◆ **Prompt**: The output is the lines below from the one with "impl_metrics.yaml, run 1" through the one with "multiInputGateArea_sq_um: 2020", both included, printed exactly and with no other line.

•••••

Source: an optimization exercise on an open RTL-to-GDS flow (aim: small area and a short achievable clock period). Production flows keep margins and buffers that such runs may drop.
Only simulation tests tie the RTL to the original design; equivalence was not proved.
The clock port is modelled as an ideal driver, which makes a skipped or thinned clock tree look cheaper than it is; a real chip needs a root buffer or a tree.

## conv2d_3x3
module conv2d_3x3 #(
    parameter SIZE  = 32 ,
    WEIGHT = 34,
    LENGHT = 302
) (
    input clk,
    input reset_n,
    input load,
    input en,
    input [SIZE-1:0] in,
    input [SIZE-1:0] k1,
    input [SIZE-1:0] k2,
    input [SIZE-1:0] k3,
    input [SIZE-1:0] k4,
    input [SIZE-1:0] k5,
    input [SIZE-1:0] k6,
    input [SIZE-1:0] k7,
    input [SIZE-1:0] k8,
    input [SIZE-1:0] k9,
    output valid_out,
    output[SIZE-1:0] out
);
==> flow/config.mk <==
export PLATFORM = sky130hd
export DESIGN_NAME = conv2d_3x3
export DESIGN_NICKNAME = conv2d_3x3
export VERILOG_FILES = /design/flow/design.v
export SDC_FILE = /design/flow/constraint.sdc
export NUM_CORES = 8
export LEC_CHECK = 0
export ABC_CLOCK_PERIOD_IN_PS = 9500
export CAP_MARGIN = 20
export CORE_MARGIN = 2
export CORE_UTILIZATION = 45
export PLACE_DENSITY = 0.55
export SLEW_MARGIN = 20
export SYNTH_HIERARCHICAL = 1
==> flow/constraint.sdc <==
create_clock -name core_clock -period 40.0 [get_ports {clk}]
set_input_delay 8.0000 -clock core_clock [delete_from_list [all_inputs] [get_ports {clk}]]
set_output_delay 8.0000 -clock core_clock [all_outputs]
set_load 0.01 [all_outputs]
standard.sh (not shown) runs the stock make flow with config.mk's settings and CLKGATE_MAP_FILE= SYNTH_SCRIPT=/design/flow/synth_recipe.tcl, a recipe that flattens the netlist after the stock synthesis.
==> flow/flow/run.sh <==
#!/bin/bash
# Standard ORFS layout (the standard.sh) with:
#  - timing repair aimed below the design's period: repair_timing treats
#    slack under SETUP_SLACK_MARGIN as a violation (the SDC is the standard flow's);
#  - plain buffers on the ports;
#  - after repair_design, flow/load_tree.tcl rebuilds the buffer tree of the
#    load input as a clustered two-level tree, and puts each output's port
#    buffer and its flip-flop next to the pin;
#  - larger clock-tree sink clusters.
set -euo pipefail
export SETUP_SLACK_MARGIN=30.55
export BUFFER_PORTS_ARGS="-buffer_cell sky130_fd_sc_hd__buf_4"
export POST_RESIZE_TCL=$PWD/flow/load_tree.tcl
export CTS_ARGS="-sink_clustering_enable -repair_clock_nets -sink_clustering_size 25 -sink_clustering_max_diameter 120 -dont_use_dummy_load"
bash standard.sh > flow_make.log 2>&1
Other scripts of this flow, unchanged in this note and not shown: flow/flow/load_tree.tcl
The first run finished with timing, DRC and antenna clean.
==> next run, changes <==
Settings changed: ABC_CLOCK_PERIOD_IN_PS 9500 to unset, CORE_UTILIZATION 45 to 40, PLACE_DENSITY 0.55 to 0.5.
After rerunning:
- worst setup slack got worse by 0.017 ns
- non-clock buffer count decreases by 47
- wire length came out higher by about 3.3%
- clock skew grows by 0.018 ns
- utilization went down by 5.1 points
- global-route usage decreases by 2.0 points
- flip-flop and latch count is unchanged
- first-iteration DRC count is lower by 12%
==> next run, changes <==
Settings changed: CORE_UTILIZATION 40 to 66, PLACE_DENSITY 0.5 to 0.76.
Non-clock buffer count increases by 63.
Count of clock-buffer cells in the layout decreases by 13.
Via count increases by a few percent.
Cell count decreases by roughly a tenth.
Synthesized cell count stays the same.
Core utilization increases by 26 points.
First-iteration DRC count increases by well over a third.
Global-route usage increases by 11 points.
Setup slack gets better by 0.0077 ns.
Cell area decreases slightly.
==> next run, changes <==
--- a/flow/flow/run.sh
+++ b/flow/flow/run.sh
@@ -12,4 +12,4 @@
 export BUFFER_PORTS_ARGS="-buffer_cell sky130_fd_sc_hd__buf_4"
 export POST_RESIZE_TCL=$PWD/flow/load_tree.tcl
-export CTS_ARGS="-sink_clustering_enable -repair_clock_nets -sink_clustering_size 25 -sink_clustering_max_diameter 120 -dont_use_dummy_load"
+export CTS_ARGS="-sink_clustering_enable -repair_clock_nets -sink_clustering_size 25 -sink_clustering_max_diameter 80 -dont_use_dummy_load"
 bash standard.sh > flow_make.log 2>&1
Settings changed: CORE_UTILIZATION 66 to 45, PLACE_DENSITY 0.76 to 0.55.
Outcome: The changed run completed with no timing, DRC or antenna violations; setup slack is about the same; clock skew drops by 0.0037 ns; final cell count grows by about 10%; core utilization fell by 21 points; first-iteration DRC count goes down by 19%; wire length climbs by 6.6%; die area grows by 46%; non-clock buffer count decreases by 24; via count drops by about 2.6%.


Setup of before:
conv2d_3x3, a different RTL version from the one above (not shown whole).
Size in the first run: ~20000 cells after synthesis, ~360 I/O pins.
export LEC_CHECK = 0
export CAP_MARGIN = 20
export CORE_MARGIN = 2
export CORE_UTILIZATION = 45
export PLACE_DENSITY = 0.55
export SLEW_MARGIN = 20
export SYNTH_HIERARCHICAL = 1
create_clock -name core_clock -period 40.0 [get_ports {clk}]
==> flow/flow/run.sh <==
#!/bin/bash
# Standard ORFS layout (the standard.sh) with:
#  - timing repair aimed below the design's period: repair_timing treats
#    slack under SETUP_SLACK_MARGIN as a violation (the SDC is the standard flow's);
#  - plain buffers on the ports;
#  - after repair_design, flow/load_tree.tcl rebuilds the buffer tree of the
#    load input as a clustered two-level tree, and puts each output's port
#    buffer and its flip-flop next to the pin;
#  - larger clock-tree sink clusters.
set -euo pipefail
export SETUP_SLACK_MARGIN=30.55
export BUFFER_PORTS_ARGS="-buffer_cell sky130_fd_sc_hd__buf_4"
export POST_RESIZE_TCL=$PWD/flow/load_tree.tcl
export CTS_ARGS="-sink_clustering_enable -repair_clock_nets -sink_clustering_size 25 -sink_clustering_max_diameter 80 -dont_use_dummy_load"
bash standard.sh > flow_make.log 2>&1
==> flow/flow/load_tree.tcl <==
# Rebuild the buffer tree of the load input as a balanced, clustered tree.
# Sourced after repair_design (POST_RESIZE), before detailed placement.
namespace eval lt {
  variable block
  proc is_buf {inst} {
    return [regexp {__(buf|clkbuf|bufbuf)_[0-9]+$} [[$inst getMaster] getName]]
  }
  proc drv_iterm {net} {
    foreach it [$net getITerms] { if {[$it isOutputSignal]} { return $it } }
    return ""
  }
  # all non-buffer sinks below net, deleting the buffers in between
  proc collect {net sinksVar} {
    upvar $sinksVar sinks
    foreach it [$net getITerms] {
      if {[$it isOutputSignal]} continue
      set inst [$it getInst]
      if {[is_buf $inst]} {
        set onet ""
        foreach o [$inst getITerms] { if {[$o isOutputSignal]} { set onet [$o getNet] } }
        if {$onet ne "" && $onet ne "NULL"} { collect $onet sinks }
        odb::dbInst_destroy $inst
        if {$onet ne "" && $onet ne "NULL"} { odb::dbNet_destroy $onet }
      } else {
        lappend sinks $it
      }
    }
  }
  proc center {inst} {
    set b [$inst getBBox]
    return [list [expr {([$b xMin] + [$b xMax]) / 2}] [expr {([$b yMin] + [$b yMax]) / 2}]]
  }
  # k-means of points {x y}, returns list of cluster index per point
  proc kmeans {pts k} {
    set n [llength $pts]
    set cs {}
    for {set i 0} {$i < $k} {incr i} { lappend cs [lindex $pts [expr {($i * $n) / $k}]] }
    # seed by sorting along x then y bands for a spread start
    set asg [lrepeat $n 0]
    for {set it 0} {$it < 25} {incr it} {
      set asg {}
      foreach p $pts {
        set best 0; set bd 1e30; set j 0
        lassign $p px py
        foreach c $cs {
          lassign $c cx cy
          set d [expr {abs($px - $cx) + abs($py - $cy)}]
          if {$d < $bd} { set bd $d; set best $j }
          incr j
        }
        lappend asg $best
      }
      set sx [lrepeat $k 0.0]; set sy [lrepeat $k 0.0]; set sn [lrepeat $k 0]
      foreach p $pts a $asg {
        lset sx $a [expr {[lindex $sx $a] + [lindex $p 0]}]
        lset sy $a [expr {[lindex $sy $a] + [lindex $p 1]}]
        lset sn $a [expr {[lindex $sn $a] + 1}]
      }
      set ncs {}
      for {set j 0} {$j < $k} {incr j} {
        if {[lindex $sn $j] > 0} {
          lappend ncs [list [expr {int([lindex $sx $j] / [lindex $sn $j])}] [expr {int([lindex $sy $j] / [lindex $sn $j])}]]
        } else { lappend ncs [lindex $cs $j] }
      }
      set cs $ncs
    }
    return [list $asg $cs]
  }
  variable cnt 0
  proc mkbuf {master x y innet outnet} {
    variable block; variable cnt
    incr cnt
    set inst [odb::dbInst_create $block $master "ltbuf_$cnt"]
    $inst setLocation $x $y
    $inst setPlacementStatus PLACED
    [$inst findITerm A] connect $innet
    [$inst findITerm X] connect $outnet
    return $inst
  }
  proc mknet {} {
    variable block; variable cnt
    incr cnt
    set net [odb::dbNet_create $block "ltnet_$cnt"]
    $net setSigType SIGNAL
    return $net
  }
  proc build {port leaf_size fan2 leafcell midcell} {
    variable block
    set block [ord::get_db_block]
    set db [ord::get_db]
    set bt [$block findBTerm $port]
    set pnet [$bt getNet]
    # the input buffer on the port
    set ibuf ""
    foreach it [$pnet getITerms] { set ibuf [$it getInst] }
    set root ""
    foreach o [$ibuf getITerms] { if {[$o isOutputSignal]} { set root [$o getNet] } }
    set sinks {}
    collect $root sinks
    foreach it $sinks { $it disconnect }
    set n [llength $sinks]
    set pts {}
    foreach it $sinks { lappend pts [center [$it getInst]] }
    set k1 [expr {($n + $leaf_size - 1) / $leaf_size}]
    lassign [kmeans $pts $k1] asg cs
    set lm [$db findMaster $leafcell]
    set mm [$db findMaster $midcell]
    # level 2 clustering of leaf buffers
    set k2 [expr {($k1 + $fan2 - 1) / $fan2}]
    lassign [kmeans $cs $k2] asg2 cs2
    set midnets {}
    foreach c $cs2 {
      set net [mknet]
      lassign $c x y
      mkbuf $mm $x $y $root $net
      lappend midnets $net
    }
    set j 0
    foreach c $cs a2 $asg2 {
      set net [mknet]
      lassign $c x y
      mkbuf $lm $x $y [lindex $midnets $a2] $net
      set leafnets($j) $net
      incr j
    }
    foreach it $sinks a $asg { $it connect $leafnets($a) }
    puts "load tree: $n sinks, $k1 leaf buffers ($leafcell), $k2 mid buffers ($midcell)"
  }
}
lt::build load 50 8 sky130_fd_sc_hd__buf_6 sky130_fd_sc_hd__buf_16

# Put each output's port buffer and the flip-flop that drives it next to the
# port's pin, so that the register-to-output paths stay short.
namespace eval lt {
  proc out_regs {} {
    set block [ord::get_db_block]
    set core [$block getCoreArea]
    set cx0 [$core xMin]; set cy0 [$core yMin]; set cx1 [$core xMax]; set cy1 [$core yMax]
    set moved 0
    foreach bt [$block getBTerms] {
      if {[$bt getIoType] ne "OUTPUT"} continue
      set net [$bt getNet]
      set buf ""
      foreach it [$net getITerms] { if {[$it isOutputSignal]} { set buf [$it getInst] } }
      if {$buf eq ""} continue
      set bnet [[$buf findITerm A] getNet]
      set ff ""
      foreach it [$bnet getITerms] { if {[$it isOutputSignal]} { set ff [$it getInst] } }
      if {$ff eq ""} continue
      set bb [$bt getBBox]
      set px [expr {([$bb xMin] + [$bb xMax]) / 2}]
      set py [expr {([$bb yMin] + [$bb yMax]) / 2}]
      # inside the core, a little away from the edge
      set m 4000
      set x [expr {min(max($px, $cx0 + $m), $cx1 - $m - 20000)}]
      set y [expr {min(max($py, $cy0 + $m), $cy1 - $m - 3000)}]
      # direction towards the core: flop one cell further in
      set dx 0; set dy 0
      if {$px <= $cx0} { set dx 6000 } elseif {$px >= $cx1} { set dx -6000 } elseif {$py <= $cy0} { set dy 3000 } else { set dy -3000 }
      $buf setLocation $x $y
      $ff setLocation [expr {$x + $dx}] [expr {$y + $dy}]
      incr moved
    }
    puts "output registers moved next to their pins: $moved"
  }
}
lt::out_regs

# Inputs other than load have time to spare: their port buffers can be the
# smallest buffer (repair_timing sizes them up if a path needs it).
namespace eval lt {
  proc small_inbufs {keep cell} {
    set block [ord::get_db_block]
    set m [[ord::get_db] findMaster $cell]
    set n 0
    foreach bt [$block getBTerms] {
      if {[$bt getIoType] ne "INPUT" || [lsearch $keep [$bt getName]] >= 0} continue
      set net [$bt getNet]
      if {$net eq "NULL"} continue
      foreach it [$net getITerms] {
        set inst [$it getInst]
        if {[regexp {__buf_[0-9]+$} [[$inst getMaster] getName]]} { $inst swapMaster $m; incr n }
      }
    }
    puts "input port buffers set to $cell: $n"
  }
}
lt::small_inbufs {load clk reset_n} sky130_fd_sc_hd__buf_1
### before -> after
diff --git a/flow/flow/run.sh b/flow/flow/run.sh
--- a/flow/flow/run.sh
+++ b/flow/flow/run.sh
@@ -14 +14 @@
-export CTS_ARGS="-sink_clustering_enable -repair_clock_nets -sink_clustering_size 25 -sink_clustering_max_diameter 80 -dont_use_dummy_load"
+export CTS_ARGS="-sink_clustering_enable -repair_clock_nets -sink_clustering_size 25 -sink_clustering_max_diameter 80"
diff --git a/flow/flow/load_tree.tcl b/flow/flow/load_tree.tcl
--- a/flow/flow/load_tree.tcl
+++ b/flow/flow/load_tree.tcl
@@ -130 +130 @@
-lt::build load 50 8 sky130_fd_sc_hd__buf_6 sky130_fd_sc_hd__buf_16
+lt::build load 40 8 sky130_fd_sc_hd__buf_8 sky130_fd_sc_hd__buf_16
==> notes.md <==
Going from before to after, number of buffers created by CTS grows by 5.
before reports its timing endpoint of the critical path as out[19] while after reports out[29].
Going from before to after, net total in the final layout closely matched the old numbers; data required time at the worst endpoint now sits at about the same level; pre-CTS setup slack has decreased.
Comparing before with after, the detailed route wirelength on metal2 came out essentially unchanged.
after and before ended up with roughly the same final worst-path cycle share.
Re worst path setup slack after routing: before was higher than after.
As far as area after synthesis goes, after and before are indistinguishable; the numbers are identical.


cedar:
conv2d_3x3 with an RTL version that a note above also has.
Size in the first run: ~20,000 cells after synthesis, about 360 I/O pins, roughly 0.25 mm² of cells after synthesis.
Settings: LEC_CHECK=0, CAP_MARGIN=20, CORE_MARGIN=2, CORE_UTILIZATION=50, PLACE_DENSITY=0.6, SLEW_MARGIN=20, SYNTH_HIERARCHICAL=1; clock period 40.0 ns.
==> flow/flow/run.sh <==
#!/bin/bash
# Standard ORFS layout (the standard.sh) with:
#  - timing repair aimed below the design's period: repair_timing treats
#    slack under SETUP_SLACK_MARGIN as a violation (the SDC is the standard flow's);
#  - plain buffers on the ports;
#  - after repair_design, flow/load_tree.tcl rebuilds the buffer tree of the
#    load input as a clustered two-level tree, and puts each output's port
#    buffer and its flip-flop next to the pin;
#  - larger clock-tree sink clusters; after CTS, flow/clk_inv.tcl turns the
#    tree's buffers into inverters (an even number per path, so every
#    register still sees the clock unchanged, with less insertion delay).
set -euo pipefail
export SETUP_SLACK_MARGIN=30.85
export BUFFER_PORTS_ARGS="-buffer_cell sky130_fd_sc_hd__buf_4"
export POST_RESIZE_TCL=$PWD/flow/load_tree.tcl
export POST_CTS_TCL=$PWD/flow/clk_inv.tcl
export CTS_ARGS="-sink_clustering_enable -repair_clock_nets -sink_clustering_size 25 -sink_clustering_max_diameter 120 -dont_use_dummy_load"
bash standard.sh > flow_make.log 2>&1
Other scripts of this flow, unchanged in this note and not shown: flow/flow/clk_inv.tcl, flow/flow/load_tree.tcl
cedar | stages: all done | timing, DRC, antenna: all pass
### cedar -> willow
diff --git a/flow/flow/run.sh b/flow/flow/run.sh
--- a/flow/flow/run.sh
+++ b/flow/flow/run.sh
@@ -11,5 +11,5 @@
 #    register still sees the clock unchanged, with less insertion delay).
 set -euo pipefail
-export SETUP_SLACK_MARGIN=30.85
+export SETUP_SLACK_MARGIN=30.80
 export BUFFER_PORTS_ARGS="-buffer_cell sky130_fd_sc_hd__buf_4"
 export POST_RESIZE_TCL=$PWD/flow/load_tree.tcl
==> notes.md <==
- Status: final setup skew parity (cedar, willow)
- The setup slack of willow and that of cedar are within noise of each other.
- Via count: cedar vs willow, no meaningful difference
No run of this note takes its clock network from TritonCTS; it comes from the design's own scripts or RTL.


## v27
Starting RTL as in the previous note.
export LEC_CHECK = 0
export CAP_MARGIN = 20
export CORE_MARGIN = 2
export CORE_UTILIZATION = 50
export PLACE_DENSITY = 0.6
export SLEW_MARGIN = 20
export SYNTH_HIERARCHICAL = 1
create_clock -name core_clock -period 40.0 [get_ports {clk}]
==> flow/flow/run.sh <==
#!/bin/bash
# Standard ORFS layout (the standard.sh) with:
#  - timing repair aimed below the design's period: repair_timing treats
#    slack under SETUP_SLACK_MARGIN as a violation (the SDC is the standard flow's);
#  - plain buffers on the ports;
#  - after repair_design, flow/load_tree.tcl rebuilds the buffer tree of the
#    load input as a clustered two-level tree, and puts each output's port
#    buffer and its flip-flop next to the pin;
#  - larger clock-tree sink clusters; after CTS, flow/clk_inv.tcl turns the
#    tree's first two levels into inverters (two per path, so every
#    register still sees the clock unchanged, with less insertion delay).
set -euo pipefail
export SETUP_SLACK_MARGIN=30.75
export BUFFER_PORTS_ARGS="-buffer_cell sky130_fd_sc_hd__buf_4"
export POST_RESIZE_TCL=$PWD/flow/load_tree.tcl
export POST_CTS_TCL=$PWD/flow/clk_inv.tcl
export CTS_ARGS="-sink_clustering_enable -repair_clock_nets -sink_clustering_size 25 -sink_clustering_max_diameter 120 -dont_use_dummy_load"
bash standard.sh > flow_make.log 2>&1
==> flow/flow/clk_inv.tcl <==
# The clock tree's first two levels (the root buffer and the buffers it
# drives) become inverters: every path from the clock port keeps an even
# number of inversions (two inverters, then buffers), and the inverters'
# single stage shortens the insertion delay of all registers alike.
namespace eval ci {
  proc is_clkbuf {inst} { return [regexp {__clkbuf_[0-9]+$} [[$inst getMaster] getName]] }
  proc outnet {inst} {
    foreach it [$inst getITerms] { if {[$it isOutputSignal]} { return [$it getNet] } }
    return "NULL"
  }
  proc swap {inst cell} {
    set block [ord::get_db_block]
    set db [ord::get_db]
    set inet [[$inst findITerm A] getNet]
    set onet [[$inst findITerm X] getNet]
    lassign [$inst getLocation] x y
    set name [$inst getName]
    odb::dbInst_destroy $inst
    set ni [odb::dbInst_create $block [$db findMaster $cell] "${name}_inv"]
    $ni setLocation $x $y
    $ni setPlacementStatus PLACED
    [$ni findITerm A] connect $inet
    [$ni findITerm Y] connect $onet
  }
  proc run {cell} {
    set block [ord::get_db_block]
    set cnet [[$block findBTerm clk] getNet]
    set roots {}
    foreach it [$cnet getITerms] { lappend roots [$it getInst] }
    if {[llength $roots] != 1 || ![is_clkbuf [lindex $roots 0]]} { puts "clk_inv: clock port does not drive one buffer, nothing done"; return }
    set root [lindex $roots 0]
    set kids {}
    foreach it [[outnet $root] getITerms] {
      if {[$it isOutputSignal]} continue
      set k [$it getInst]
      if {![is_clkbuf $k]} { puts "clk_inv: root drives a non-buffer ([$k getName]), nothing done"; return }
      lappend kids $k
    }
    foreach k $kids {
      foreach it [[outnet $k] getITerms] {
        if {[$it isOutputSignal]} continue
        if {![is_clkbuf [$it getInst]]} { puts "clk_inv: level-2 buffer drives a non-buffer, nothing done"; return }
      }
    }
    swap $root $cell
    foreach k $kids { swap $k $cell }
    puts "clk_inv: root and [llength $kids] level-2 clock buffers replaced by $cell"
  }
}
ci::run sky130_fd_sc_hd__clkinv_16
detailed_placement
check_placement -verbose
estimate_parasitics -placement
repair_timing_helper
detailed_placement
check_placement -verbose
Other scripts of this flow, unchanged in this note and not shown: flow/flow/load_tree.tcl
v27: flow completed, timing, DRC and antenna clean
Changes in v28 relative to v27:
diff --git a/flow/flow/run.sh b/flow/flow/run.sh
--- a/flow/flow/run.sh
+++ b/flow/flow/run.sh
@@ -8,10 +8,7 @@
 #    buffer and its flip-flop next to the pin;
-#  - larger clock-tree sink clusters; after CTS, flow/clk_inv.tcl turns the
-#    tree's first two levels into inverters (two per path, so every
-#    register still sees the clock unchanged, with less insertion delay).
+#  - larger clock-tree sink clusters.
 set -euo pipefail
-export SETUP_SLACK_MARGIN=30.75
+export SETUP_SLACK_MARGIN=30.55
 export BUFFER_PORTS_ARGS="-buffer_cell sky130_fd_sc_hd__buf_4"
 export POST_RESIZE_TCL=$PWD/flow/load_tree.tcl
-export POST_CTS_TCL=$PWD/flow/clk_inv.tcl
 export CTS_ARGS="-sink_clustering_enable -repair_clock_nets -sink_clustering_size 25 -sink_clustering_max_diameter 120 -dont_use_dummy_load"
removed: flow/flow/clk_inv.tcl
==> notes.md <==
Looking at fraction of the cycle the final worst path needs, v28 sits above v27. On v28: ratio of cells with drive above 1 in the final layout is 0.28 points lower than what v27 gave. Compared with v27, v28 shows a detailed-routed wire length on met3 that is 2.1% higher. Higher clock latency on the worst-skew pair was reported by v28, not v27. Setup slack was lower in v28 than in v27.
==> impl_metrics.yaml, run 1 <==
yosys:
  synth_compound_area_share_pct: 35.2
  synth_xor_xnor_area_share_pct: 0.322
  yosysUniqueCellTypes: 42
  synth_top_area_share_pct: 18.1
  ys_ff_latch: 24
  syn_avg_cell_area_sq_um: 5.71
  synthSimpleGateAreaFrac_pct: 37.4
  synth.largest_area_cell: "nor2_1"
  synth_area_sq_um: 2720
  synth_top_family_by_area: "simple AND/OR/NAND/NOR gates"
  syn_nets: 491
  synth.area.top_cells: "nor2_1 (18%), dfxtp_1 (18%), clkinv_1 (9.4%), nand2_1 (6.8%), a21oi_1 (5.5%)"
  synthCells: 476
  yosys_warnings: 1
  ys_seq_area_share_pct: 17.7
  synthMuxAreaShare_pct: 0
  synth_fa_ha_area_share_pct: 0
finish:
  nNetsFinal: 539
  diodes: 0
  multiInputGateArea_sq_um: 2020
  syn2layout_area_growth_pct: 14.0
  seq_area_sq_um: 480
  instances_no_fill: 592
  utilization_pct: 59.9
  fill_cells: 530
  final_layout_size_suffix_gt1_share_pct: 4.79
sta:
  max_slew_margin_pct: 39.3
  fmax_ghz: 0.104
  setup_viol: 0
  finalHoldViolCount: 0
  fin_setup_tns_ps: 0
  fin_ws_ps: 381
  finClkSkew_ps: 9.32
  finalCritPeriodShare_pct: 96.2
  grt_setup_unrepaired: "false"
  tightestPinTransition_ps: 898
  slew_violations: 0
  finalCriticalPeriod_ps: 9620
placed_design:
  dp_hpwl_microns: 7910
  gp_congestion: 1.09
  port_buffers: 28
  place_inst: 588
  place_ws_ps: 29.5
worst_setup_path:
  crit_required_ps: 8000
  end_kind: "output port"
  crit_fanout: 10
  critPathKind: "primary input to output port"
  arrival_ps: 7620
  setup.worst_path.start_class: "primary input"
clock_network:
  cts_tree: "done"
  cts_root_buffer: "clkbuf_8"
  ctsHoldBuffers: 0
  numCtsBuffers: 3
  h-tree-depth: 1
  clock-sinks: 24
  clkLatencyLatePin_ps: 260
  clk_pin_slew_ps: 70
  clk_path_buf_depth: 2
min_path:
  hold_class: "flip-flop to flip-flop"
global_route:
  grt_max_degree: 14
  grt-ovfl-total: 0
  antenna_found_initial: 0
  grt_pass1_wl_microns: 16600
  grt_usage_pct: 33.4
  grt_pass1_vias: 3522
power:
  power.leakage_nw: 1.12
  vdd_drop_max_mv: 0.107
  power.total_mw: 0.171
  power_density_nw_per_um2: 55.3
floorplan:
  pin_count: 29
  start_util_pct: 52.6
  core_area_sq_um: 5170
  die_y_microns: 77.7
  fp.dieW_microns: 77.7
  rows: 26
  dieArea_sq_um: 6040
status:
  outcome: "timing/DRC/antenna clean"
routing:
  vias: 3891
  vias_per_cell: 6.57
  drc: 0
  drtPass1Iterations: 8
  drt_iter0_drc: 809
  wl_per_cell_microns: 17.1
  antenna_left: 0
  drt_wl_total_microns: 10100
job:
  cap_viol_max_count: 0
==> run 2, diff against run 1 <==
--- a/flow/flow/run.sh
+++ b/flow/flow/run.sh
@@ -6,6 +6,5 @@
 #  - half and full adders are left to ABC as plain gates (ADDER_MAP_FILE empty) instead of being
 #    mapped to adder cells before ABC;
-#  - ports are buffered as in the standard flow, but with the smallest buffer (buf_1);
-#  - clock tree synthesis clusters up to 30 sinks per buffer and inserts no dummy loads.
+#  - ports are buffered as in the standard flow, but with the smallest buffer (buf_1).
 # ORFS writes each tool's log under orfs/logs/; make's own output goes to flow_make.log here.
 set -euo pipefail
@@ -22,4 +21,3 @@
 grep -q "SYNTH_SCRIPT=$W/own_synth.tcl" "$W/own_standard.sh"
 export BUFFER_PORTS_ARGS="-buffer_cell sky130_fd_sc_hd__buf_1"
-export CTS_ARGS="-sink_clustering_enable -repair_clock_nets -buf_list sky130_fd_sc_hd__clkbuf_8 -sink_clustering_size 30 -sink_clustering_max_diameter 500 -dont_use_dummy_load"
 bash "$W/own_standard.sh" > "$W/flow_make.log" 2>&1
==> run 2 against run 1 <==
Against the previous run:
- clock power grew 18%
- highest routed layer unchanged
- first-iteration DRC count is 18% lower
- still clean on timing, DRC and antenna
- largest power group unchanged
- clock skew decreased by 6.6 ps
This is an optimization exercise on Yosys and OpenROAD, whose aim is small area, a short achievable clock period and few clock cycles, not a production implementation. In this exercise RTL edits were held to simulation tests only and were not proved equivalent to the original. Power and IR drop assume default switching activity.

## CONVCOR
module CONVCOR(clk, rst_n, in_valid, in_a, in_b, in_mode, out_valid, out);
Size in the first run: about 1,400 cells after synthesis, about 260 flip-flops, ~73 I/O pins, roughly 15,000 µm² of cells after synthesis.
Settings: LEC_CHECK=0, CAP_MARGIN=20, CORE_MARGIN=2, CORE_UTILIZATION=60, CTS_BUF_LIST=sky130_fd_sc_hd__clkbuf_16, CTS_CLUSTER_DIAMETER=120, CTS_CLUSTER_SIZE=25, SLEW_MARGIN=20; clock period 12.5 ns.
standard.sh (not shown) runs the stock make flow with config.mk's settings and CLKGATE_MAP_FILE= SYNTH_SCRIPT=/design/flow/synth_recipe.tcl, a recipe that flattens the netlist after the stock synthesis.
==> flow/flow/run.sh <==
#!/bin/bash
set -euo pipefail
bash standard.sh SETUP_SLACK_MARGIN=9 finish > standard_flow.log 2>&1
Testbench counts at the start, summed over its fixed seeds: cycles 14,544.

•••••

◆ **Expected output**:
==> impl_metrics.yaml, run 1 <==
yosys:
  synth_compound_area_share_pct: 35.2
  synth_xor_xnor_area_share_pct: 0.322
  yosysUniqueCellTypes: 42
  synth_top_area_share_pct: 18.1
  ys_ff_latch: 24
  syn_avg_cell_area_sq_um: 5.71
  synthSimpleGateAreaFrac_pct: 37.4
  synth.largest_area_cell: "nor2_1"
  synth_area_sq_um: 2720
  synth_top_family_by_area: "simple AND/OR/NAND/NOR gates"
  syn_nets: 491
  synth.area.top_cells: "nor2_1 (18%), dfxtp_1 (18%), clkinv_1 (9.4%), nand2_1 (6.8%), a21oi_1 (5.5%)"
  synthCells: 476
  yosys_warnings: 1
  ys_seq_area_share_pct: 17.7
  synthMuxAreaShare_pct: 0
  synth_fa_ha_area_share_pct: 0
finish:
  nNetsFinal: 539
  diodes: 0
  multiInputGateArea_sq_um: 2020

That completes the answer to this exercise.